Async schedule

Background

The inference process of large language models can be divided into three sequential stages:1) CPU-side scheduling (preparing model inputs), 2) Device computation (GPU/TPU execution), 3) CPU-side post-processing (output handling). Due to the sequential nature of decoding operations, the input for step-i+1 depends on the output of step-i. This forces strict serial execution of all three stages, creating device idle periods (“bubbles”) during CPU-bound stages 1 and 3, leading to suboptimal resource utilization.

Introduction

xLLM addresses this at the framework level by supporting asynchronous scheduling, where the CPU proactively executes scheduling operations for step-i+1 while the device is computing step-i. This allows the device to immediately begin computing step-i+1 upon completing step-i, thereby eliminating bubbles. Specifically, after initiating the computation call for step-i, the CPU does not wait for the device to finish computing. Instead, it constructs fake tokens for the step-i request, uses these fake tokens to perform scheduling operations for step-i+1 (such as allocating KV Cache), and replaces them with the true tokens computed in step-i when launching step-i+1 computation to ensure correctness.

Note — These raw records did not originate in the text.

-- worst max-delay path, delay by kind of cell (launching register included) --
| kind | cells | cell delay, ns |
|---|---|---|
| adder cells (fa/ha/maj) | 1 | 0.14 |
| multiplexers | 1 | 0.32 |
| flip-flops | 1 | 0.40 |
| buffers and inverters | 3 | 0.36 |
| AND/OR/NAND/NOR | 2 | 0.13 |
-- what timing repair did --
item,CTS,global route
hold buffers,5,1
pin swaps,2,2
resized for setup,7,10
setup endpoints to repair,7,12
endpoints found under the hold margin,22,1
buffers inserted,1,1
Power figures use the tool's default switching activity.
## src/rtl/prog_loader.sv

```systemverilog
`default_nettype none
// ============================================================================
// Module      : prog_loader
// Description : Instruction encoder and program-memory writer. Packs
//               {addr_w, addr_b, addr_a, opcode} field bundles received over
//               a valid/ready stream into WORD_W-bit instruction words. Words
//               are written sequentially into a DEPTH-entry program memory,
//               which is exported as a packed array for the fetch stage.
//
// Ports       : clk          - clock, rising edge
//               rst          - synchronous active-high reset
//               start_i      - one-cycle pulse, begins a load at address 0
//               in_valid_i   - field bundle valid
//               in_ready_o   - loader accepts a bundle (registered, LOAD only)
//               in_last_i    - final instruction of the program
//               opcode_i     - instruction opcode
//               addr_a_i     - source A register address
//               addr_b_i     - source B register address
//               addr_w_i     - destination register address
//               mem_o        - packed program memory, fetch-side view
//               prog_len_o   - words written in current/last load (0..DEPTH)
//               done_o       - load complete
//               err_o        - sticky protocol-error flag
//
// Option      : PROG_LOADER_OPCODE_CHECK_EN - when defined, transfers with
//               opcode > OPC_MAX are consumed but not written, and set err.
//
// Revision    : 1.0 - initial release
// ============================================================================
module prog_loader #(
    parameter int DEPTH   = 32,
    parameter int WORD_W  = 20,
    parameter int FIELD_W = 5,
    parameter int OPC_MAX = 15
) (
    input  logic                            clk,
    input  logic                            rst,
    input  logic                            start_i,
    input  logic                            in_valid_i,
    output logic                            in_ready_o,
    input  logic                            in_last_i,
    input  logic [FIELD_W-1:0]              opcode_i,
    input  logic [FIELD_W-1:0]              addr_a_i,
    input  logic [FIELD_W-1:0]              addr_b_i,
    input  logic [FIELD_W-1:0]              addr_w_i,
    output logic [DEPTH-1:0][WORD_W-1:0]    mem_o,
    output logic [$clog2(DEPTH):0]          prog_len_o,
    output logic                            done_o,
    output logic                            err_o
);

    localparam int PTR_W = $clog2(DEPTH);
    localparam logic [PTR_W-1:0] C_PTR_LAST = PTR_W'(DEPTH - 1);

    typedef enum logic [1:0] {
        IDLE = 2'd0,
        LOAD = 2'd1,
        DONE = 2'd2
    } state_t;

    state_t                       state_q, state_d;
    logic [PTR_W-1:0]             ptr_q,   ptr_d;
    logic [PTR_W:0]               len_q,   len_d;
    logic                         err_q,   err_d;
    logic [DEPTH-1:0][WORD_W-1:0] mem_q;

    logic                         w_we;
    logic                         w_op_ok;
    logic [WORD_W-1:0]            w_word;

    // Exact inverse of the decode stage's field slicing.
    assign w_word = {addr_w_i, addr_b_i, addr_a_i, opcode_i};

`ifdef PROG_LOADER_OPCODE_CHECK_EN
    assign w_op_ok = ({1'b0, opcode_i} <= (FIELD_W+1)'(OPC_MAX));
`else
    logic w_unused_opc_max;
    assign w_unused_opc_max = ^OPC_MAX;
    assign w_op_ok          = 1'b1;
`endif

    // ------------------------------------------------------------------
    // Next-state / control
    // ------------------------------------------------------------------
    always_comb begin
        state_d = state_q;
        ptr_d   = ptr_q;
        len_d   = len_q;
        err_d   = err_q;
        w_we    = 1'b0;

        if (start_i) begin
            // start outranks any transfer presented in the same cycle.
            state_d = LOAD;
            ptr_d   = '0;
            len_d   = '0;
            err_d   = 1'b0;
        end else begin
            case (state_q)
                LOAD: begin
                    if (in_valid_i) begin
                        if (w_op_ok) begin
                            w_we  = 1'b1;
                            len_d = len_q + 1'b1;
                            // The pointer saturates; the load ends on the
                            // last entry instead of wrapping.
                            if (ptr_q == C_PTR_LAST) begin
                                state_d = DONE;
                            end else begin
                                ptr_d = ptr_q + 1'b1;
                            end
                        end else begin
                            err_d = 1'b1;
                        end
                        if (in_last_i) begin
                            state_d = DONE;
                        end
                    end
                end
                IDLE, DONE: begin
                    if (in_valid_i) begin
                        err_d = 1'b1;
                    end
                end
                default: begin
                    state_d = IDLE;
                end
            endcase
        end
    end

    always_ff @(posedge clk) begin
        if (rst) begin
            state_q <= IDLE;
            ptr_q   <= '0;
            len_q   <= '0;
            err_q   <= 1'b0;
        end else begin
            state_q <= state_d;
            ptr_q   <= ptr_d;
            len_q   <= len_d;
            err_q   <= err_d;
        end
    end

    // Program memory; fully cleared by reset so fetch never sees stale code.
    always_ff @(posedge clk) begin
        if (rst) begin
            mem_q <= '0;
        end else if (w_we) begin
            mem_q[ptr_q] <= w_word;
        end
    end

    assign mem_o      = mem_q;
    assign prog_len_o = len_q;
    assign in_ready_o = (state_q == LOAD);
    assign done_o     = (state_q == DONE);
    assign err_o      = err_q;

endmodule
`default_nettype wire

```
File: config.mk
export PLATFORM = sky130hd
export DESIGN_NAME = button_conditioner
export DESIGN_NICKNAME = d
export VERILOG_FILES = /design/src/rtl/button_conditioner.sv
export SDC_FILE = /design/constraint.sdc
export NUM_CORES = 1
export LEC_CHECK = 0
export ABC_CLOCK_PERIOD_IN_PS = 5700
export BUFFER_PORTS_ARGS = -buffer_cell sky130_fd_sc_hd__buf_2
export CAP_MARGIN = 20
export CORE_MARGIN = 4
export CORE_UTILIZATION = 40
export DETAILED_ROUTE_END_ITERATION = 10
export PLACE_DENSITY_LB_ADDON = 0.1
export SETUP_SLACK_MARGIN = 0.2
export SYNTH_ARGS = -nofsm -noshare
export SYNTH_HDL_FRONTEND = slang
export SYNTH_SLANG_ARGS = --single-unit
export TNS_END_PERCENT = 30
File: constraint.sdc
create_clock -name clock -period 5.7 [get_ports clock]
set_clock_uncertainty 0.15 [all_clocks]
set_input_delay 0.285 -clock clock [delete_from_list [all_inputs] [get_ports clock]]
set_output_delay 0.285 -clock clock [all_outputs]
set_load 0.005 [all_outputs]
===== src/rtl/stream_pkg.sv =====
// Shared definitions for the stream packer and its neighbours.
// Default beat geometry matches the pipe_stage benches.
package stream_pkg;

  localparam int unsigned DEFAULT_WIDTH = 32'd8;
  localparam int unsigned DEFAULT_RATIO = 32'd4;

  // Per-lane valid mask for a word built from DEFAULT_RATIO beats
  typedef logic [DEFAULT_RATIO-1:0] keep_t;

  // Bit offset of a lane inside a packed word
  function automatic int unsigned lane_offset(input int unsigned lane, input int unsigned width);
    return lane * width;
  endfunction

endpackage


===== src/rtl/pack_idle_timer.sv =====
// Idle timer for the stream packer: counts cycles in which a partial word
// sits in the accumulator without new beats, and fires on the cycle the
// count reaches TIMEOUT so the packer can flush the partial word.
module pack_idle_timer #(
  parameter int unsigned TIMEOUT = 32'd16
) (
  input  logic clk,
  input  logic i_reset_n,
  input  logic active_i,   // partial word present and not yet closed
  input  logic beat_i,     // a beat is accepted this cycle
  output logic fire_o      // counter reaches TIMEOUT at the end of this cycle
);

  localparam int unsigned TW = $clog2(TIMEOUT + 32'd1);

  logic [TW-1:0] idle_cnt_q;
  logic [TW-1:0] idle_cnt_d;

  // Next count: clear on any beat or when nothing is pending, saturate at TIMEOUT
  always_comb begin
    idle_cnt_d = idle_cnt_q;
    if (beat_i || !active_i) begin
      idle_cnt_d = {TW{1'b0}};
    end else if (idle_cnt_q != TW'(TIMEOUT)) begin
      idle_cnt_d = idle_cnt_q + TW'(1);
    end else begin
      idle_cnt_d = idle_cnt_q;
    end
  end

  assign fire_o = active_i && !beat_i && (idle_cnt_q == TW'(TIMEOUT - 32'd1));

  // Idle counter register with synchronous active-low reset
  always_ff @(posedge clk) begin
    if (!i_reset_n) begin
      idle_cnt_q <= {TW{1'b0}};
    end else begin
      idle_cnt_q <= idle_cnt_d;
    end
  end

endmodule


===== src/rtl/stream_packer.sv =====
// Width up-converter: packs RATIO consecutive WIDTH-bit beats into one
// little-endian WIDTH*RATIO-bit word. i_last closes a word early; the word
// leaves partially filled with a keep mask and o_last set.
// Buffering: one accumulator (which can hold a completed word while the
// output is stalled) plus one output register. o_rdy depends on state only.
// Optional: define STREAM_PACKER_TIMEOUT_EN to flush partial words after
// TIMEOUT idle cycles (instantiates pack_idle_timer).
module stream_packer
  import stream_pkg::*;
#(
  parameter int unsigned WIDTH   = DEFAULT_WIDTH,
  parameter int unsigned RATIO   = DEFAULT_RATIO,
  parameter int unsigned TIMEOUT = 32'd16
) (
  input  logic                     clk,
  input  logic                     i_reset_n,
  input  logic [WIDTH-1:0]         i_data,
  input  logic                     i_last,
  input  logic                     i_vld,
  output logic                     o_rdy,
  output logic [WIDTH*RATIO-1:0]   o_data,
  output logic [RATIO-1:0]         o_keep,
  output logic                     o_last,
  output logic                     o_vld,
  input  logic                     i_rdy
);

  localparam int unsigned DW = WIDTH * RATIO;
  localparam int unsigned CW = $clog2(RATIO);

  // Accumulator
  logic [DW-1:0]    acc_data_q, acc_data_d;
  logic [RATIO-1:0] acc_keep_q, acc_keep_d;
  logic [CW-1:0]    acc_cnt_q,  acc_cnt_d;
  logic             acc_last_q, acc_last_d;
  logic             acc_done_q, acc_done_d;

  // Output register
  logic [DW-1:0]    out_data_q, out_data_d;
  logic [RATIO-1:0] out_keep_q, out_keep_d;
  logic             out_last_q, out_last_d;
  logic             out_vld_q,  out_vld_d;

  logic             accept_s;
  logic             slot_free_s;
  logic             word_end_s;
  logic             flush_s;
  logic [DW-1:0]    beat_data_s;
  logic [RATIO-1:0] beat_keep_s;

  assign o_rdy       = !acc_done_q;
  assign accept_s    = i_vld && !acc_done_q;
  assign slot_free_s = !out_vld_q || i_rdy;
  assign word_end_s  = accept_s && ((acc_cnt_q == CW'(RATIO - 32'd1)) || i_last);

  assign o_data = out_data_q;
  assign o_keep = out_keep_q;
  assign o_last = out_last_q;
  assign o_vld  = out_vld_q;

`ifdef STREAM_PACKER_TIMEOUT_EN
  logic idle_active_s;
  assign idle_active_s = (acc_cnt_q != {CW{1'b0}}) && !acc_done_q;

  pack_idle_timer #(
    .TIMEOUT (TIMEOUT)
  ) u_idle_timer (
    .clk       (clk),
    .i_reset_n (i_reset_n),
    .active_i  (idle_active_s),
    .beat_i    (accept_s),
    .fire_o    (flush_s)
  );
`else
  logic [31:0] unused_timeout_s;
  assign unused_timeout_s = 32'(TIMEOUT);
  assign flush_s          = 1'b0;
`endif

  // Accumulator contents with the incoming beat merged into its lane
  always_comb begin
    beat_data_s = acc_data_q;
    beat_keep_s = acc_keep_q;
    beat_data_s[lane_offset(32'(acc_cnt_q), WIDTH) +: WIDTH] = i_data;
    beat_keep_s[acc_cnt_q] = 1'b1;
  end

  // Next state: drain output, move held/completed words, accumulate beats
  always_comb begin
    acc_data_d = acc_data_q;
    acc_keep_d = acc_keep_q;
    acc_cnt_d  = acc_cnt_q;
    acc_last_d = acc_last_q;
    acc_done_d = acc_done_q;
    out_data_d = out_data_q;
    out_keep_d = out_keep_q;
    out_last_d = out_last_q;
    out_vld_d  = out_vld_q;

    if (out_vld_q && i_rdy) begin
      out_vld_d = 1'b0;
    end else begin
      out_vld_d = out_vld_q;
    end

    if (acc_done_q) begin
      // Held word moves out as soon as the slot frees; no beat is accepted meanwhile
      if (slot_free_s) begin
        out_data_d = acc_data_q;
        out_keep_d = acc_keep_q;
        out_last_d = acc_last_q;
        out_vld_d  = 1'b1;
        acc_data_d = {DW{1'b0}};
        acc_keep_d = {RATIO{1'b0}};
        acc_cnt_d  = {CW{1'b0}};
        acc_last_d = 1'b0;
        acc_done_d = 1'b0;
      end else begin
        acc_done_d = 1'b1;
      end
    end else if (word_end_s) begin
      if (slot_free_s) begin
        out_data_d = beat_data_s;
        out_keep_d = beat_keep_s;
        out_last_d = i_last;
        out_vld_d  = 1'b1;
        acc_data_d = {DW{1'b0}};
        acc_keep_d = {RATIO{1'b0}};
        acc_cnt_d  = {CW{1'b0}};
        acc_last_d = 1'b0;
      end else begin
        acc_data_d = beat_data_s;
        acc_keep_d = beat_keep_s;
        acc_cnt_d  = {CW{1'b0}};
        acc_last_d = i_last;
        acc_done_d = 1'b1;
      end
    end else if (accept_s) begin
      acc_data_d = beat_data_s;
      acc_keep_d = beat_keep_s;
      acc_cnt_d  = acc_cnt_q + CW'(1);
    end else if (flush_s) begin
      // Idle timeout closes the partial word without a last flag
      if (slot_free_s) begin
        out_data_d = acc_data_q;
        out_keep_d = acc_keep_q;
        out_last_d = 1'b0;
        out_vld_d  = 1'b1;
        acc_data_d = {DW{1'b0}};
        acc_keep_d = {RATIO{1'b0}};
        acc_cnt_d  = {CW{1'b0}};
        acc_last_d = 1'b0;
      end else begin
        acc_last_d = 1'b0;
        acc_done_d = 1'b1;
      end
    end else begin
      acc_done_d = acc_done_q;
    end
  end

  // State registers, synchronous active-low reset discards any partial word
  always_ff @(posedge clk) begin
    if (!i_reset_n) begin
      acc_data_q <= {DW{1'b0}};
      acc_keep_q <= {RATIO{1'b0}};
      acc_cnt_q  <= {CW{1'b0}};
      acc_last_q <= 1'b0;
      acc_done_q <= 1'b0;
      out_data_q <= {DW{1'b0}};
      out_keep_q <= {RATIO{1'b0}};
      out_last_q <= 1'b0;
      out_vld_q  <= 1'b0;
    end else begin
      acc_data_q <= acc_data_d;
      acc_keep_q <= acc_keep_d;
      acc_cnt_q  <= acc_cnt_d;
      acc_last_q <= acc_last_d;
      acc_done_q <= acc_done_d;
      out_data_q <= out_data_d;
      out_keep_q <= out_keep_d;
      out_last_q <= out_last_d;
      out_vld_q  <= out_vld_d;
    end
  end

endmodule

Meanwhile, the CPU processes the results of step-i in a separate thread and returns them to the client. In the overall architecture, stages 1 and 3 on the CPU side are handled by different thread pools, and RPC function calls employ non-blocking C++ future and promise mechanisms to achieve a fully asynchronous runtime. Async schedule

Usage

xLLM provides the gflags parameter enable_schedule_overlap, which defaults to false. To enable this feature, set it to true in xLLM’s service startup script:

--enable_schedule_overlap=true

Performance

With asynchronous scheduling enabled, the device idle time between two steps is approximately 200us - comparable to a single kernel launch duration.
On the DeepSeek-R1-Distill-Qwen-1.5B model with TPOT constrained to 50ms, this achieves 17% throughput improvement.

Notice

The asynchronous scheduling feature requires the server to compute one additional step. For use cases involving limited output tokens (e.g., few-token generation) or single-output scenarios like embedding models, enabling this feature is not recommended as it may reduce server-side throughput, thus hard-disabled internally. The VLM model is currently being adapted, will be temporarily disabled.